Write out, word for word, every line from the one where "1.31 | 0.0198 |" occurs to the final line of the entries, and nothing beyond them.

◆ ◆ ◆

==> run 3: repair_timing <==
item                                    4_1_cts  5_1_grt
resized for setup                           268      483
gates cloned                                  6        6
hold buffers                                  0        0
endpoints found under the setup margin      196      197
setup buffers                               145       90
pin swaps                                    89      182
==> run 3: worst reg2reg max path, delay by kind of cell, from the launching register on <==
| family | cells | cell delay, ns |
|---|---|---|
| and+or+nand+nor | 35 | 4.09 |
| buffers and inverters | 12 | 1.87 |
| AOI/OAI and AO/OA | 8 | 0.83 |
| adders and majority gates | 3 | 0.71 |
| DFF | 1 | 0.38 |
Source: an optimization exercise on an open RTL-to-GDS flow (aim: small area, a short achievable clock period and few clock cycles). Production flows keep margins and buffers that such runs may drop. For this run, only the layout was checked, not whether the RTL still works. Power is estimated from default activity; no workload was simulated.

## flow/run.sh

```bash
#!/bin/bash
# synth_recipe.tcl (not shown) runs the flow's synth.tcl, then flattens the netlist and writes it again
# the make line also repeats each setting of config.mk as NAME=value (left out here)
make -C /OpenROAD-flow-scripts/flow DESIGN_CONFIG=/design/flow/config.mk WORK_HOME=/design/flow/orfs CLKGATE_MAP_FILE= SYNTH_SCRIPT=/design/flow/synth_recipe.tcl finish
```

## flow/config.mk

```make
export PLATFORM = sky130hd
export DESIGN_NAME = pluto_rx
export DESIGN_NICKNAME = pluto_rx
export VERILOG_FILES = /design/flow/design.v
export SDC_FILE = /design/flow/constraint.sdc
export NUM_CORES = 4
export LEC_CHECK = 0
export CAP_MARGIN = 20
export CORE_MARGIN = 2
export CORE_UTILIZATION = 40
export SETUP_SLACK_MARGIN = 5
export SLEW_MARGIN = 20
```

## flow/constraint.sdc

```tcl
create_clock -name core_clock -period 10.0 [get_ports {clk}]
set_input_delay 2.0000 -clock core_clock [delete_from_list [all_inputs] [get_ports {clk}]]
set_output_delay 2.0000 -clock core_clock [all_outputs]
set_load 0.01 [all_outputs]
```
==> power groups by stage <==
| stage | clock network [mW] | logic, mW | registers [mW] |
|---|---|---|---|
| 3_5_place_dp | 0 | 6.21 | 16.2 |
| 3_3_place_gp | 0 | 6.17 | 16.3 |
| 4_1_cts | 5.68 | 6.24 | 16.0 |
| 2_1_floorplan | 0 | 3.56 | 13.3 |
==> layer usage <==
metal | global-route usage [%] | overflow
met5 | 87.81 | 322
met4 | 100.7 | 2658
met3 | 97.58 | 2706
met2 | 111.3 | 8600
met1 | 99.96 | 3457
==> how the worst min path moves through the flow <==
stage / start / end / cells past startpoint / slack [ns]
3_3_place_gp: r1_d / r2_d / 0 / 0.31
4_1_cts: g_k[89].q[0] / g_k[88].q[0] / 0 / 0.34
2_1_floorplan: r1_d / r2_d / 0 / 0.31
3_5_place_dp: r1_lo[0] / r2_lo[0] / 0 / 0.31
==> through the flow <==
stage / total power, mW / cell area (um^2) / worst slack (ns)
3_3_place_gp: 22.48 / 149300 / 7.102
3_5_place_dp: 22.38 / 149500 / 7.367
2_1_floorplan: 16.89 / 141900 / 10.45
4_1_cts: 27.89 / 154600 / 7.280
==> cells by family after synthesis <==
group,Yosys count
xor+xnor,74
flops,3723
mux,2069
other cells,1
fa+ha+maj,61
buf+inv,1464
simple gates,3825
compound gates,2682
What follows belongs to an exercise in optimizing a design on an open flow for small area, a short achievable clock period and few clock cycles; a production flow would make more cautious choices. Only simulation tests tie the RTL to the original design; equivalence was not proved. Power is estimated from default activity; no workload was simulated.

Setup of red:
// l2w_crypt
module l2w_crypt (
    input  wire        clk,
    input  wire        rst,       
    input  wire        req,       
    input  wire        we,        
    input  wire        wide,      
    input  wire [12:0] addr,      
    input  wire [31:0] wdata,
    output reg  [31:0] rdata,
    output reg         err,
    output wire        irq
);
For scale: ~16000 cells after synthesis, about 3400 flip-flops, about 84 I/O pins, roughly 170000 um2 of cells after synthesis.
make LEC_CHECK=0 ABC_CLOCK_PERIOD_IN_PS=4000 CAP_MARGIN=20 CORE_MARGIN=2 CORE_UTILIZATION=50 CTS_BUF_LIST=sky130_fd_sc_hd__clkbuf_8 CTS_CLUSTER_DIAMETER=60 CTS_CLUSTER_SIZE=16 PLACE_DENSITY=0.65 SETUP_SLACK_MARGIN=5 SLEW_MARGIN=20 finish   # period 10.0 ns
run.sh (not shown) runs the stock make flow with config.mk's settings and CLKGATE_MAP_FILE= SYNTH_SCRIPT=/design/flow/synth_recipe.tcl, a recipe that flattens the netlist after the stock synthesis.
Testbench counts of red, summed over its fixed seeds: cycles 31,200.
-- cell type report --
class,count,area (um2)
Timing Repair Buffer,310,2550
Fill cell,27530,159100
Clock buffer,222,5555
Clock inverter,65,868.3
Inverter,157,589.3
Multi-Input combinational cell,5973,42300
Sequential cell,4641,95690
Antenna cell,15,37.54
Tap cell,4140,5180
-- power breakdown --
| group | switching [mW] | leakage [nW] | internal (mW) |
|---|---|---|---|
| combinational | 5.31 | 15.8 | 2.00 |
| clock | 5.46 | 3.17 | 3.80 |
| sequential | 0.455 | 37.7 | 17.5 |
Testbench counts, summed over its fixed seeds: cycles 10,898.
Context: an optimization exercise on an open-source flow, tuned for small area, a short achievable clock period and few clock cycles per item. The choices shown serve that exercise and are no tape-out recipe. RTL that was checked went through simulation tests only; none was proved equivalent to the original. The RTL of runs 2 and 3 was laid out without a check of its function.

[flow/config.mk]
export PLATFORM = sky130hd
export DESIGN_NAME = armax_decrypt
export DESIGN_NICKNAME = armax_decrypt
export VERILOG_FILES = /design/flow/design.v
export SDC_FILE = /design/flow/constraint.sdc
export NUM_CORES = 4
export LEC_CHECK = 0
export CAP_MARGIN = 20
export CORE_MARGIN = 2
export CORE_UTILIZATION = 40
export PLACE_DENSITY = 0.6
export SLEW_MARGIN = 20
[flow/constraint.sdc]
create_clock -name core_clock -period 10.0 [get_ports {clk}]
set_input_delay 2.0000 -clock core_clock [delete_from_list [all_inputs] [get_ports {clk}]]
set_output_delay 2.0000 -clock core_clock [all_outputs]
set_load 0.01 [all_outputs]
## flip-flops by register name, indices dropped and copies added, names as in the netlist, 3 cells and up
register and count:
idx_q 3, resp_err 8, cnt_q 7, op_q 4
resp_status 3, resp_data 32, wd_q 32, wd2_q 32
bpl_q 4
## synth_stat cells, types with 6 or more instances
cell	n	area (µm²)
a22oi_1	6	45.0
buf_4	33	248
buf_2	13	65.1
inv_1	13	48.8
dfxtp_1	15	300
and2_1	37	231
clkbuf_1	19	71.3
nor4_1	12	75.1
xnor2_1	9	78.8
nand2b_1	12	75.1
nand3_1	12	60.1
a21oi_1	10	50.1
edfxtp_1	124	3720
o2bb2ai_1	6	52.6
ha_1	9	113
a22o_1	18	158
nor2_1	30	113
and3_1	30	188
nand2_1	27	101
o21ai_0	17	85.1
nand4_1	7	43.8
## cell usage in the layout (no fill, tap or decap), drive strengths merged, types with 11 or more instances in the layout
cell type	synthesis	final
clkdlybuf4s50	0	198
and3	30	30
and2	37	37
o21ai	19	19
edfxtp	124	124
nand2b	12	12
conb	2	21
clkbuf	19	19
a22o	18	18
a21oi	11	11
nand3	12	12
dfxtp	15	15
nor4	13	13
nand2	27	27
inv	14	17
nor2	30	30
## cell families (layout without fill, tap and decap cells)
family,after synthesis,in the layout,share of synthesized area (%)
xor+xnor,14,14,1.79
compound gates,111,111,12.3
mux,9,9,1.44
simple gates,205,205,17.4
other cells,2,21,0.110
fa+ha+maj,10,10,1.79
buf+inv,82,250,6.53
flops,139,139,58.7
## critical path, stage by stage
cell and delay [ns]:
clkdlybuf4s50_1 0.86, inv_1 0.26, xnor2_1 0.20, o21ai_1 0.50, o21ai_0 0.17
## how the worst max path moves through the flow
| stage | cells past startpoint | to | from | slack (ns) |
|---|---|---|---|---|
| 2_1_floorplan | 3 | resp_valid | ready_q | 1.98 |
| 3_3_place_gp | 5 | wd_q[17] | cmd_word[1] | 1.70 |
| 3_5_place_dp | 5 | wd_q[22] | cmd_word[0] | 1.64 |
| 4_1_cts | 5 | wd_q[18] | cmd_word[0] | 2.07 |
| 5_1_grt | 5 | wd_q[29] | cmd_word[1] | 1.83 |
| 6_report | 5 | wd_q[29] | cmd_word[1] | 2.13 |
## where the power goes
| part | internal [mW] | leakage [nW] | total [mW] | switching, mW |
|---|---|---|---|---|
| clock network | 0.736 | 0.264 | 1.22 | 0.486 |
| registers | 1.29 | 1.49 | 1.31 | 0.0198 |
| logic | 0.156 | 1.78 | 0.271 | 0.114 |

◆ ◆ ◆

_Exercise answer_
| registers | 1.29 | 1.49 | 1.31 | 0.0198 |
| logic | 0.156 | 1.78 | 0.271 | 0.114 |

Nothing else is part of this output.